I realized the meaning of “shwaya jeel” as he filled his hand with a much more than shwaya - some might say copious - amount of hair gel. He proceeded to douse me in it. Now, loyal readers, you probably didn’t expect to receive stock tips from this humble record of discovery and learning. Nonetheless, Tar Heel Travelers Stock Tip #1: don’t buy stock in Jordanian hair gel companies because there is absolutely no room for growth (or perhaps this is why you should buy…help me, business majors , Economist readers, and Republicans!) – the market is just like my head after the application of “shwaya” gel: flooded, which is also the prevailing style among youth here.

So I looked like this when it was all said and done.




(this is the fashion preferred profoundly by the girls of today?? Mumkin.)

Writing can be framed to make us feel a certain way. But life doesn’t really work this way. It’s sometimes complex, sometimes simple, sometimes somewhere in between (my apologies for sounding a little Zach Braff-ish). And sometimes it affords you opportunities to indulge your egotistical vanity, skirting the discussion of graver issues that frighten and confuse you in favor of bad haircuts.
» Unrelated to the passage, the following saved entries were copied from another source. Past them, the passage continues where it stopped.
`config.mk`:
```
export PLATFORM = sky130hd
export DESIGN_NAME = fan_loop_index_expander_unit
export DESIGN_NICKNAME = d
export VERILOG_FILES = /design/src/rtl/fle_pkg.sv /design/src/rtl/fle_front.sv /design/src/rtl/fle_queue.sv /design/src/rtl/fle_back.sv /design/src/rtl/fan_loop_index_expander_unit.sv
export SDC_FILE = /design/constraint.sdc
export NUM_CORES = 1
export LEC_CHECK = 0
export BUFFER_PORTS_ARGS = -buffer_cell sky130_fd_sc_hd__buf_2
export CAP_MARGIN = 20
export CORE_UTILIZATION = 36
export DETAILED_ROUTE_END_ITERATION = 16
export GPL_ROUTABILITY_DRIVEN = 0
export PLACE_DENSITY = 0.5
export RECOVER_POWER = 100
export SKIP_CTS_REPAIR_TIMING = 1
export SLEW_MARGIN = 15
export SYNTH_ARGS = -nofsm -noshare
export SYNTH_HDL_FRONTEND = slang
export SYNTH_HIERARCHICAL = 1
export SYNTH_SLANG_ARGS = --single-unit
export TNS_END_PERCENT = 50
```
`constraint.sdc`:
```
create_clock -name clk -period 15.4 [get_ports clk]
set_clock_uncertainty 0.15 [all_clocks]
set_input_delay 2.31 -clock clk [delete_from_list [all_inputs] [get_ports clk]]
set_output_delay 2.31 -clock clk [all_outputs]
set_load 0.01 [all_outputs]
```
I shook Muhammad's hand as I left and he smiled, intoning, “Allah m'ak,” God be with you.

8 comments:

Anonymous said...

Who knew you had to go so far or a decent Pee Wee cut?!? If you were my kid, I'd drag you home by your dumb ass, but I'm proud as punch too.

Love and kisses,

Uncle Pete and the rest of the gang

Kevin said...

jesus bro that is rough.

Sarah said...

Whoa- after work today I am buying you katheer hair gel so you can do the mohawk look everyday.

Marium said...

HAHAHHAHAHAHA

sam said...

thanks for the love, y'all.

for more on baquba:

http://www.nytimes.com/2007/06/19/world/
middleeast/19cnd-iraq.html?th&emc=th

Anonymous said...

I'm try to view your work in Amman and it doesn't work.